> _What to work on_: Only the number is wanted: how many lines of the data contain "moves"?

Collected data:
=== Section Start ===
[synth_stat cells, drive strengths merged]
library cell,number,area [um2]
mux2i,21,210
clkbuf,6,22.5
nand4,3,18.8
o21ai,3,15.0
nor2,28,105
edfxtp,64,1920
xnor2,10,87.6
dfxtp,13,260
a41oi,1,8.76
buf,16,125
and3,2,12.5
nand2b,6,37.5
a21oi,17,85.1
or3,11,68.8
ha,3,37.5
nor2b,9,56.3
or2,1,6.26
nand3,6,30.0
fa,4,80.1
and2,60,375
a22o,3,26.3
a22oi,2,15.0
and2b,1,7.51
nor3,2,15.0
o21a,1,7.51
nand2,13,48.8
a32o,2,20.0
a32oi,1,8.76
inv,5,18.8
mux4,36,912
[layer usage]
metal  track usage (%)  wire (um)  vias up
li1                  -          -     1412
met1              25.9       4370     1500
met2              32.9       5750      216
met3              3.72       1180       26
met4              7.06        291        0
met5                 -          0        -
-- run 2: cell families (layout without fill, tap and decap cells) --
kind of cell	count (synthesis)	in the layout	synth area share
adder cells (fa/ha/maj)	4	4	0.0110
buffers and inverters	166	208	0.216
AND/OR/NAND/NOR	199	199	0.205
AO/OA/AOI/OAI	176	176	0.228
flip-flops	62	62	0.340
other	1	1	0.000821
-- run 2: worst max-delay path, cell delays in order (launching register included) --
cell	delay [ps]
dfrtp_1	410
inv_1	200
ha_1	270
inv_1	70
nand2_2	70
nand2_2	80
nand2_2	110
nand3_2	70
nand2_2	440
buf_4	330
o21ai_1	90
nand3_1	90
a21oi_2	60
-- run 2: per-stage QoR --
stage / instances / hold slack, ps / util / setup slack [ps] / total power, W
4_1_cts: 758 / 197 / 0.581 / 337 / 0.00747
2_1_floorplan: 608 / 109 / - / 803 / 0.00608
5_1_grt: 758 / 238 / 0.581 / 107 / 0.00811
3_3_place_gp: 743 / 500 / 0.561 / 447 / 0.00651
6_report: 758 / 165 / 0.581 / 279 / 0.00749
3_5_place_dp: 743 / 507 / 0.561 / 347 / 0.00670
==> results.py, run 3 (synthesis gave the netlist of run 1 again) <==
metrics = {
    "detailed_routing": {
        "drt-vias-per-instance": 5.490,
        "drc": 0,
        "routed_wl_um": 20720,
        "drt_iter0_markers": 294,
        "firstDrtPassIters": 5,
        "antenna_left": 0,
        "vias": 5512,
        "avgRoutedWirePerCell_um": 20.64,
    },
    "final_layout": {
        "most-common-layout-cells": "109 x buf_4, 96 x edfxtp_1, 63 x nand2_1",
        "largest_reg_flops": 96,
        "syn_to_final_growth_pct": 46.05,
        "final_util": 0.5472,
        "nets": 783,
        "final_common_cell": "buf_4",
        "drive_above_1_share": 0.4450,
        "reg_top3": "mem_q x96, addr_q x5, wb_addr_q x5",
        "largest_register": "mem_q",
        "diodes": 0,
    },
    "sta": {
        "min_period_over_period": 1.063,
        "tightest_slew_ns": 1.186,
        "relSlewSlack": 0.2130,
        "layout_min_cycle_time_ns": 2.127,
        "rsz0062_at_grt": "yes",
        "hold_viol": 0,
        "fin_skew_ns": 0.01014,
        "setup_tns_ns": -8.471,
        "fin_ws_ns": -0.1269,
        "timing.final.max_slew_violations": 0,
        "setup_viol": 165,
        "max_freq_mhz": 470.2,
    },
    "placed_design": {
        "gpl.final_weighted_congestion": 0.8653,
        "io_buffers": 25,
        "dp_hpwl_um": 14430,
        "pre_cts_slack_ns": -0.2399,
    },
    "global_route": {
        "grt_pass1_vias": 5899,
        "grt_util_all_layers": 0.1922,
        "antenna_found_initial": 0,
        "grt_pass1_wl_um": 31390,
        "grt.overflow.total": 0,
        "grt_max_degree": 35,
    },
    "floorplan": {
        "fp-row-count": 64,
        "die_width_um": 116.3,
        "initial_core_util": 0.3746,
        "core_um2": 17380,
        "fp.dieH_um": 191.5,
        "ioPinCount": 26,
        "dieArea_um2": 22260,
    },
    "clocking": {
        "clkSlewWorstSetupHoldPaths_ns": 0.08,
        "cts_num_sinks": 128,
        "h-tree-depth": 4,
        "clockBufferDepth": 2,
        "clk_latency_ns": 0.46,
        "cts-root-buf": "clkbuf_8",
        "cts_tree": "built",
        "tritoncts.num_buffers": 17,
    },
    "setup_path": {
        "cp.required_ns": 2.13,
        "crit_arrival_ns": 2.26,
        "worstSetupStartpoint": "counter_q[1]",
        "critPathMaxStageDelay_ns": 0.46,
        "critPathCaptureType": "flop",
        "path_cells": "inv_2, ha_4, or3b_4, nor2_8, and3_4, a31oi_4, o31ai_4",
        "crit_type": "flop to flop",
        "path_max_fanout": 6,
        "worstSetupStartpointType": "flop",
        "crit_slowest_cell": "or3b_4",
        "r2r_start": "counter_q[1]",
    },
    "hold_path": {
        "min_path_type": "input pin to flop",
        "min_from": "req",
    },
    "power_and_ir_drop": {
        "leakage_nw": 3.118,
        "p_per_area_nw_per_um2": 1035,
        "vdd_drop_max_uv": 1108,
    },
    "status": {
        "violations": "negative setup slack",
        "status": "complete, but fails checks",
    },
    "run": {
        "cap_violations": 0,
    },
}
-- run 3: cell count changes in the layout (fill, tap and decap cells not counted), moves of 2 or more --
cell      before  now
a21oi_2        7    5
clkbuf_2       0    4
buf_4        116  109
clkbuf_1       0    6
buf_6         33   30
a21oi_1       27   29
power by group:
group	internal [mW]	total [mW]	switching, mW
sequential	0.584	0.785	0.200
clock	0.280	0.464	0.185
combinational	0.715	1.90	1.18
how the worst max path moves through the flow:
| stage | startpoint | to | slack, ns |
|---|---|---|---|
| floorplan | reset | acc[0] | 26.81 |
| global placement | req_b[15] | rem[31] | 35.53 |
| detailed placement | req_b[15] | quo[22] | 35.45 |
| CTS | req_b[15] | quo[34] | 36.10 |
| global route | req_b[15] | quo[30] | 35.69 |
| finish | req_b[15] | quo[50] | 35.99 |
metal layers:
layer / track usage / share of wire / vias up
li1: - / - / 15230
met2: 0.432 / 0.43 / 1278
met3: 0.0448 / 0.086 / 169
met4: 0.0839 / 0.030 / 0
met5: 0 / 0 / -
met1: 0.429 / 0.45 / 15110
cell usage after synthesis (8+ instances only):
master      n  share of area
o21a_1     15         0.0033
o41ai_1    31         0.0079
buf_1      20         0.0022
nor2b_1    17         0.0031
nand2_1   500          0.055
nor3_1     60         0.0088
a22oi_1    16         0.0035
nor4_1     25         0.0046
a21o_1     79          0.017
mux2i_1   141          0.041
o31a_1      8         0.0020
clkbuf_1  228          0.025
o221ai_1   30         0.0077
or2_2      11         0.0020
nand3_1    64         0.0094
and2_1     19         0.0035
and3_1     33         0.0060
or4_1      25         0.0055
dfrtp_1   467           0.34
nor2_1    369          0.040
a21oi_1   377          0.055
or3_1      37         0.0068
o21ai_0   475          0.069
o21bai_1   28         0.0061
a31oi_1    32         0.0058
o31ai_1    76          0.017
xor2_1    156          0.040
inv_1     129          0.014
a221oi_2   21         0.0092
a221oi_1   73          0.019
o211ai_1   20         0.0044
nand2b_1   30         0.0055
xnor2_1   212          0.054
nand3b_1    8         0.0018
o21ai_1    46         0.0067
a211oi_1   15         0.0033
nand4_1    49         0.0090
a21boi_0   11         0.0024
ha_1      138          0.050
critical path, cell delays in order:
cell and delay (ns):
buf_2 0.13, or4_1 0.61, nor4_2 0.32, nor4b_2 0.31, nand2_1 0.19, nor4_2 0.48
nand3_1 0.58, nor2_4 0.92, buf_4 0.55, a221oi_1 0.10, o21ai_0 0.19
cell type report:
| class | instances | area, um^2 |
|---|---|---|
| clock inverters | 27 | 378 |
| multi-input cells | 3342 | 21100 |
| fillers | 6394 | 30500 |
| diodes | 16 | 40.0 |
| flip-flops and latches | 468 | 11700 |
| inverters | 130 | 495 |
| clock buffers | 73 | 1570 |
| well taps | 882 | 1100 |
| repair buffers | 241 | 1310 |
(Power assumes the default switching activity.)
**config.mk**
```make
export PLATFORM = sky130hd
export DESIGN_NAME = memory_arbiter
export DESIGN_NICKNAME = d
export VERILOG_FILES = /design/src/rtl/memory_arbiter.sv
export SDC_FILE = /design/constraint.sdc
export NUM_CORES = 1
export LEC_CHECK = 0
export ABC_AREA = 0
export CAP_MARGIN = 10
export CORE_AREA = 2 2 290 292
export CTS_CLUSTER_DIAMETER = 200
export DETAILED_ROUTE_END_ITERATION = 12
export DIE_AREA = 0 0 292 294
export GPL_TIMING_DRIVEN = 1
export HOLD_SLACK_MARGIN = 0.02
export PLACE_DENSITY_LB_ADDON = 0.08
export SETUP_SLACK_MARGIN = 0.05
export SLEW_MARGIN = 0
export SYNTH_ARGS = -nofsm -noshare
export SYNTH_HDL_FRONTEND = slang
export SYNTH_SLANG_ARGS = --single-unit
```
**constraint.sdc**
```tcl
create_clock -name clock -period 1.75 [get_ports clock]
set_clock_uncertainty 0.05 [all_clocks]
set_input_delay 0.2625 -clock clock [delete_from_list [all_inputs] [get_ports clock]]
set_output_delay 0.2625 -clock clock [all_outputs]
set_load 0.02 [all_outputs]
```
### src/rtl/sa_autosa_reset_sequencer_pkg.sv
// Shared types and sizing helpers for the AUTOSA partition reset sequencer.
package sa_autosa_rst_pkg;

    // Sequencer FSM states; encodings are visible on seq_state.
    typedef enum logic [2:0] {
        ST_HOLD    = 3'd0,
        ST_RELEASE = 3'd1,
        ST_RUN     = 3'd2,
        ST_QUIESCE = 3'd3,
        ST_ASSERT  = 3'd4
    } seq_state_e;

    localparam int unsigned STATE_W = 3;

    // Counter width: enough bits for the largest terminal count plus one spare bit.
    function automatic int unsigned cnt_width(
        input int unsigned hold_cyc,
        input int unsigned release_gap,
        input int unsigned quiesce_timeout
    );
        int unsigned m;
        m = hold_cyc;
        if (release_gap > m) m = release_gap;
        if (quiesce_timeout > m) m = quiesce_timeout;
        return $clog2(m) + 1;
    endfunction

endpackage

### src/rtl/sa_autosa_reset_sequencer_if.sv
// Handshake and status bundle between the reset sequencer and its software/partition side.
interface sa_autosa_reset_sequencer_if #(
    parameter int unsigned NUM_PART = 4
);
    import sa_autosa_rst_pkg::*;

    logic                soft_rst_req;
    logic                soft_rst_ack;
    logic [NUM_PART-1:0] part_idle;
    logic [NUM_PART-1:0] part_rstn;
    logic                seq_busy;
    logic [STATE_W-1:0]  seq_state;
    logic                timeout_flag;
    logic                timeout_clr;

    // Software / partition side: issues requests, reports idleness.
    modport master (
        output soft_rst_req,
        output part_idle,
        output timeout_clr,
        input  soft_rst_ack,
        input  part_rstn,
        input  seq_busy,
        input  seq_state,
        input  timeout_flag
    );

    // Sequencer side.
    modport slave (
        input  soft_rst_req,
        input  part_idle,
        input  timeout_clr,
        output soft_rst_ack,
        output part_rstn,
        output seq_busy,
        output seq_state,
        output timeout_flag
    );

endinterface

### src/rtl/sa_autosa_reset_sequencer_gap_counter.sv
// Shared cycle counter: clears on request, otherwise counts; done flags the terminal count.
module sa_rst_gap_counter #(
    parameter int unsigned CW = 4
) (
    input  logic          autosa_clk,
    input  logic          autosa_rst,
    input  logic          clr,
    input  logic          en,
    input  logic [CW-1:0] term,
    output logic          done
);

    logic [CW-1:0] cnt;

    // Count enabled cycles; clr has priority so every state entry starts from zero.
    always_ff @(posedge autosa_clk or posedge autosa_rst) begin
        if (autosa_rst) begin
            cnt <= '0;
        end else if (clr) begin
            cnt <= '0;
        end else if (en) begin
            cnt <= cnt + 1'b1;
        end
    end

    assign done = (cnt == term);

endmodule

### src/rtl/sa_autosa_reset_sequencer.sv
// Staged partition reset release with software-requested quiesce/reset/re-release.
module sa_autosa_reset_sequencer
    import sa_autosa_rst_pkg::*;
#(
    parameter int unsigned NUM_PART        = 4,
    parameter int unsigned HOLD_CYC        = 8,
    parameter int unsigned RELEASE_GAP     = 4,
    parameter int unsigned QUIESCE_TIMEOUT = 32
) (
    input  logic                        autosa_clk,
    input  logic                        autosa_rst,
    sa_autosa_reset_sequencer_if.slave  bus
);

    localparam int unsigned CW   = cnt_width(HOLD_CYC, RELEASE_GAP, QUIESCE_TIMEOUT);
    localparam int unsigned IDXW = (NUM_PART > 1) ? $clog2(NUM_PART) : 1;
    localparam logic [IDXW-1:0] LAST_IDX = IDXW'(NUM_PART - 1);

    seq_state_e          state_q;
    logic [IDXW-1:0]     idx_q;
    logic [NUM_PART-1:0] part_rstn_q;
    logic                ack_q;
    logic                busy_q;
    logic                soft_pending_q;
    logic                flag_q;

    logic                all_idle;
    logic                cnt_clr;
    logic [CW-1:0]       cnt_term;
    logic                cnt_done;
    logic                timeout_set;

    assign all_idle = &bus.part_idle;

    sa_rst_gap_counter #(
        .CW (CW)
    ) u_gap_counter (
        .autosa_clk (autosa_clk),
        .autosa_rst (autosa_rst),
        .clr        (cnt_clr),
        .en         (1'b1),
        .term       (cnt_term),
        .done       (cnt_done)
    );

    // Per-state terminal count and counter clear; counter is held at zero in RUN
    // and cleared on each exit so the next state always starts from zero.
    always_comb begin
        cnt_clr     = 1'b0;
        cnt_term    = '0;
        timeout_set = 1'b0;
        unique case (state_q)
            ST_HOLD, ST_ASSERT: begin
                cnt_term = CW'(HOLD_CYC - 1);
                cnt_clr  = cnt_done;
            end
            ST_RELEASE: begin
                cnt_term = CW'(RELEASE_GAP - 1);
                cnt_clr  = cnt_done;
            end
            ST_QUIESCE: begin
                cnt_term    = CW'(QUIESCE_TIMEOUT - 1);
                cnt_clr     = all_idle | cnt_done;
                timeout_set = cnt_done & ~all_idle;
            end
            default: begin
                cnt_clr = 1'b1;
            end
        endcase
    end

    // Sequencer FSM with registered reset, ack and busy outputs.
    always_ff @(posedge autosa_clk or posedge autosa_rst) begin
        if (autosa_rst) begin
            state_q        <= ST_HOLD;
            idx_q          <= '0;
            part_rstn_q    <= '0;
            ack_q          <= 1'b0;
            busy_q         <= 1'b1;
            soft_pending_q <= 1'b0;
        end else begin
            unique case (state_q)
                ST_HOLD: begin
                    if (cnt_done) state_q <= ST_RELEASE;
                end
                ST_RELEASE: begin
                    if (cnt_done) begin
                        part_rstn_q[idx_q] <= 1'b1;
                        if (idx_q == LAST_IDX) begin
                            state_q <= ST_RUN;
                            idx_q   <= '0;
                            busy_q  <= 1'b0;
                            if (soft_pending_q) begin
                                ack_q          <= 1'b1;
                                soft_pending_q <= 1'b0;
                            end
                        end else begin
                            idx_q <= idx_q + 1'b1;
                        end
                    end
                end
                ST_RUN: begin
                    if (ack_q && !bus.soft_rst_req) begin
                        ack_q <= 1'b0;
                    end else if (bus.soft_rst_req && !ack_q && !soft_pending_q) begin
                        state_q <= ST_QUIESCE;
                        busy_q  <= 1'b1;
                    end
                end
                ST_QUIESCE: begin
                    if (all_idle || cnt_done) begin
                        state_q     <= ST_ASSERT;
                        part_rstn_q <= '0;
                    end
                end
                ST_ASSERT: begin
                    if (cnt_done) begin
                        state_q        <= ST_RELEASE;
                        soft_pending_q <= 1'b1;
                    end
                end
                default: begin
                    state_q <= ST_HOLD;
                end
            endcase
        end
    end

    // Sticky quiesce-timeout flag; a set beats a simultaneous clear.
    always_ff @(posedge autosa_clk or posedge autosa_rst) begin
        if (autosa_rst) begin
            flag_q <= 1'b0;
        end else if (timeout_set) begin
            flag_q <= 1'b1;
        end else if (bus.timeout_clr) begin
            flag_q <= 1'b0;
        end
    end

    assign bus.part_rstn    = part_rstn_q;
    assign bus.soft_rst_ack = ack_q;
    assign bus.seq_busy     = busy_q;
    assign bus.seq_state    = state_q;
    assign bus.timeout_flag = flag_q;

endmodule

### src/flat_wrapper.sv
// flat-port wrapper written by rule: the top's interface ports become plain ports
module sa_autosa_reset_sequencer_flat import sa_autosa_rst_pkg::*;
#(
    parameter int unsigned NUM_PART        = 4,
    parameter int unsigned HOLD_CYC        = 8,
    parameter int unsigned RELEASE_GAP     = 4,
    parameter int unsigned QUIESCE_TIMEOUT = 32
)
  (autosa_clk, autosa_rst, bus_soft_rst_req, bus_part_idle, bus_timeout_clr, bus_soft_rst_ack, bus_part_rstn, bus_seq_busy, bus_seq_state, bus_timeout_flag);
  sa_autosa_reset_sequencer_if #(.NUM_PART(NUM_PART)) bus_i ();
  input  logic autosa_clk;
  input  logic autosa_rst;
  input wire logic [$bits(bus_i.soft_rst_req)-1:0] bus_soft_rst_req;
  input wire logic [$bits(bus_i.part_idle)-1:0] bus_part_idle;
  input wire logic [$bits(bus_i.timeout_clr)-1:0] bus_timeout_clr;
  output wire logic [$bits(bus_i.soft_rst_ack)-1:0] bus_soft_rst_ack;
  output wire logic [$bits(bus_i.part_rstn)-1:0] bus_part_rstn;
  output wire logic [$bits(bus_i.seq_busy)-1:0] bus_seq_busy;
  output wire logic [$bits(bus_i.seq_state)-1:0] bus_seq_state;
  output wire logic [$bits(bus_i.timeout_flag)-1:0] bus_timeout_flag;
  assign bus_i.soft_rst_req = bus_soft_rst_req;
  assign bus_i.part_idle = bus_part_idle;
  assign bus_i.timeout_clr = bus_timeout_clr;
  assign bus_soft_rst_ack = bus_i.soft_rst_ack;
  assign bus_part_rstn = bus_i.part_rstn;
  assign bus_seq_busy = bus_i.seq_busy;
  assign bus_seq_state = bus_i.seq_state;
  assign bus_timeout_flag = bus_i.timeout_flag;
  sa_autosa_reset_sequencer #(.NUM_PART(NUM_PART), .HOLD_CYC(HOLD_CYC), .RELEASE_GAP(RELEASE_GAP), .QUIESCE_TIMEOUT(QUIESCE_TIMEOUT)) u_core (.autosa_clk(autosa_clk), .autosa_rst(autosa_rst), .bus(bus_i));
endmodule
### config.mk
export PLATFORM = sky130hd
export DESIGN_NAME = sa_autosa_reset_sequencer_flat
export DESIGN_NICKNAME = d
export VERILOG_FILES = /design/src/rtl/sa_autosa_reset_sequencer_pkg.sv /design/src/rtl/sa_autosa_reset_sequencer_if.sv /design/src/rtl/sa_autosa_reset_sequencer_gap_counter.sv /design/src/rtl/sa_autosa_reset_sequencer.sv /design/src/flat_wrapper.sv
export SDC_FILE = /design/constraint.sdc
export NUM_CORES = 1
export LEC_CHECK = 0
export CAP_MARGIN = 20
export CORE_MARGIN = 5
export CORE_UTILIZATION = 24
export DETAILED_ROUTE_END_ITERATION = 8
export SLEW_MARGIN = 0
export SYNTH_ARGS = -nofsm -noshare
export SYNTH_HDL_FRONTEND = slang
export SYNTH_SLANG_ARGS = --single-unit
### constraint.sdc
create_clock -name autosa_clk -period 1.9 [get_ports autosa_clk]
set_clock_uncertainty 0.2 [all_clocks]
set_input_delay 0.285 -clock autosa_clk [delete_from_list [all_inputs] [get_ports autosa_clk]]
set_output_delay 0.285 -clock autosa_clk [all_outputs]
set_load 0.03 [all_outputs]
==> results.sh <==
export IMPL_status="finished with violations"
export IMPL_violations="negative setup slack"
export IMPL_worstPathArrival_ns=1.99
export IMPL_port_buffers=17
export IMPL_start_util_pct=25.1
export IMPL_die_w_um=78
export IMPL_path_class="reg2reg"
export IMPL_period_needed_ns=2.03
export IMPL_fin_area_um2=1580
export IMPL_core_area_um2=4410
export IMPL_die_area_um2=6080
export IMPL_pwr_share_clk_pct=12.3
export IMPL_ys_warn_count=0
export IMPL_relSlewSlack_pct=68.1
export IMPL_diodes=0
export IMPL_netSwitchingFraction_pct=42.6
export IMPL_p_sw_uw=1010
export IMPL_place_hpwl_mm=2.15
export IMPL_max_cap_viol_count=0
export IMPL_area_growth_pct=42.5
export IMPL_cts_made_buffers=3
export IMPL_clkTransAtPathRegs_ns=0.08
export IMPL_htree_levels=1
export IMPL_peakVddDrop_uv=612
export IMPL_seq_power_share_pct=28.3
export IMPL_finalSetupViolations=11
export IMPL_avgSynthCellArea_um2=9.82
export IMPL_cts_tree="yes"
export IMPL_cts_root_buffer="clkbuf_8"
export IMPL_viasPerCell=5.03
export IMPL_p_int_uw=1360
export IMPL_power_density_nw_per_um2=1500
export IMPL_synth_cell_types=40
export IMPL_ys_flop_type="dfrtp_1"
export IMPL_drive_gt1_share_pct=31.1
export IMPL_final_max_slew_viol_count=0
export IMPL_track_usage_pct=10.0
export IMPL_worst_path_max_fanout=6
export IMPL_ant_nets=0
export IMPL_post_drt_wl_per_cell_um=14.6
export IMPL_overflow=0
export IMPL_grt_max_degree=20
export IMPL_grt_pass1_vias=1093
export IMPL_worst_pin_slew_ns=0.473
export IMPL_die_h_um=78
export IMPL_syn_area_um2=1110
export IMPL_final_fill_count=446
export IMPL_synth_edf_count=0
export IMPL_p_leak_uw=0.000709
export IMPL_fmax_ghz=0.492
export IMPL_num_vias=1021
export IMPL_worstHoldPathType="in2async"
export IMPL_startpoint_type="flip-flop"
export IMPL_grt_setup_unrepaired="yes"
export IMPL_worst_skew_pair_late_latency_ns=0.26
export IMPL_finalCritPeriodShare_pct=107
export IMPL_drt_wl_total_mm=2.96
export IMPL_fin_util_pct=35.8
export IMPL_final_nets=165
export IMPL_synth_cells=113
export IMPL_setup_slack_ns=-0.132
export IMPL_first_pass_iters=5
export IMPL_finalPower_uw=2370
export IMPL_place_ws_ns=-0.211
export IMPL_antenna_found_initial=0
export IMPL_dpl_instance_area_um2=1450
export IMPL_drc_errors=0
export IMPL_hold_viol_final=0
export IMPL_pwr_share_comb_pct=59.4
export IMPL_crit_required_ns=1.85
export IMPL_drt_iter0_drc=62
export IMPL_endpoint_kind="flip-flop"
export IMPL_yosys_register_bits=19
export IMPL_clock_sinks=19
export IMPL_clock_path_buffers=2
export IMPL_synthArstFlopShare_pct=100
export IMPL_gp_congestion=0.809
export IMPL_fp_row_count=24
export IMPL_grt_pass1_wl_mm=5.02
export IMPL_pin_count=18
export IMPL_ys_seq_area_share_pct=43.0
export IMPL_synthesis_nets=126
[flip-flops by register name, indices dropped and copies added (netlist names)]
| register | flops |
|---|---|
| u_core.bus.timeout_flag | 1 |
| u_core.bus.part_rstn | 4 |
| u_core.bus.soft_rst_ack | 1 |
| u_core.bus.seq_state | 3 |
| u_core.soft_pending_q | 1 |
| u_core.bus.seq_busy | 1 |
| u_core.u_gap_counter.cnt | 6 |
| u_core.idx_q | 2 |
[Yosys cell counts, types with 2 or more instances]
| cell type | count | area share, % |
|---|---|---|
| dfrtp_1 | 18 | 41 |
| nor2_1 | 14 | 4.7 |
| inv_1 | 7 | 2.4 |
| nand3_1 | 7 | 3.2 |
| nand2_1 | 6 | 2.0 |
| ha_1 | 5 | 5.6 |
| a311o_1 | 4 | 3.6 |
| o21ai_0 | 4 | 1.8 |
| a21boi_0 | 3 | 2.0 |
| a21oi_1 | 3 | 1.4 |
| and3_1 | 3 | 1.7 |
| mux2i_1 | 3 | 2.7 |
| nor3_1 | 3 | 1.4 |
| xor2_1 | 3 | 2.4 |
| buf_2 | 2 | 0.90 |
| mux2_2 | 2 | 2.0 |
| nand4_1 | 2 | 1.1 |
| o31ai_1 | 2 | 1.4 |
[final timing paths]
kind | from | end | slack, ns | cells after the start
setup / recovery | u_core.bus.seq_state[0] | u_core.idx_q[1] | -0.13 | 5
hold / removal | autosa_rst | u_core.bus.part_rstn[2] | 0.14 | 3
setup reg to reg | u_core.bus.seq_state[0] | u_core.idx_q[1] | -0.13 | 5
hold reg to reg | u_core.u_gap_counter.cnt[0] | u_core.u_gap_counter.cnt[0] | 0.28 | 1
max in group asynchronous | autosa_rst | u_core.bus.seq_busy | 1.09 | 3
min in group autosa_clk | u_core.u_gap_counter.cnt[0] | u_core.u_gap_counter.cnt[0] | 0.28 | 1
[routing by layer]
metal | vias to the layer above | GRT usage (%) | routed length [µm]
met2 | 39 | 17.5 | 1490
met5 | - | 0 | 0
met3 | 6 | 1.97 | 142
met4 | 0 | 4.73 | 68
li1 | 484 | - | -
met1 | 492 | 11.7 | 1250
[repair_timing]
action,CTS,global route
endpoints found under the setup margin,20,18
pin swaps,3,1
hold buffers,0,0
endpoints found under the hold margin,0,0
buffers inserted,5,0
resized for setup,17,4
[power by group through the flow]
stage	clock [µW]	combinational (µW)	sequential, µW
2_1_floorplan	0	695	757
3_3_place_gp	0	1200	667
3_5_place_dp	0	1230	680
4_1_cts	296	1360	668
5_1_grt	312	1540	684
6_report	290	1410	670
[cells in the final DEF (no fill, tap or decap), drive strengths merged, types with 2 or more instances in the layout]
cell           instances
a21boi                 3
a21oi                  3
a311o                  4
and3                   3
buf                   22
clkbuf                 3
clkdlybuf4s50         13
dfrtp                 18
dlygate4sd2            4
ha                     5
inv                    7
mux2                   2
mux2i                  3
nand2                  6
nand2b                 2
nand3                  7
nand4                  2
nor2                  14
nor3                   3
o21ai                  4
o31ai                  2
xor2                   3
[worst max-delay path, cell delays in order, from the launching register on]
cell	delay (ns)
dfrtp_2	0.47
mux2i_2	0.32
mux2i_2	0.32
nor2_2	0.10
nand3_1	0.19
mux2_4	0.32
[kinds of logic (layout without fill, tap and decap cells)]
logic type	after synthesis	after routing	synth area share (%)
AO/OA/AOI/OAI	26	26	19.5
XOR/XNOR	4	4	3.16
adder cells (fa/ha/maj)	5	5	5.64
buffers and inverters	12	50	5.30
flip-flops	19	19	43.0
multiplexers	5	5	4.74
AND/OR/NAND/NOR	42	42	18.7
[metrics by stage]
| step | cells | hold WS [ns] | setup TNS (ns) |
|---|---|---|---|
| after floorplan | 113 | 0.0353 | -1.62 |
| after detailed placement | 194 | 0.273 | -1.66 |
| after CTS | 203 | 0.146 | -0.258 |
| final | 203 | 0.142 | -0.950 |
| after global routing | 203 | 0.179 | -1.79 |
| after global placement | 194 | 0.265 | -0.372 |
[layout make-up]
type / count / area [µm²] / share of cell area, %
Clock buffer: 3 / 41.3 / 2.61
Clock inverter: 1 / 5.00 / 0.316
Inverter: 7 / 26.3 / 1.66
Multi-Input combinational cell: 82 / 629 / 39.8
Sequential cell: 19 / 480 / 30.4
Tap cell: 52 / 65.1 / 4.11
Timing Repair Buffer: 39 / 334 / 21.1
Note: power is estimated with default switching activity, not from simulation.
=== Section End ===
> _Problem solution_: 2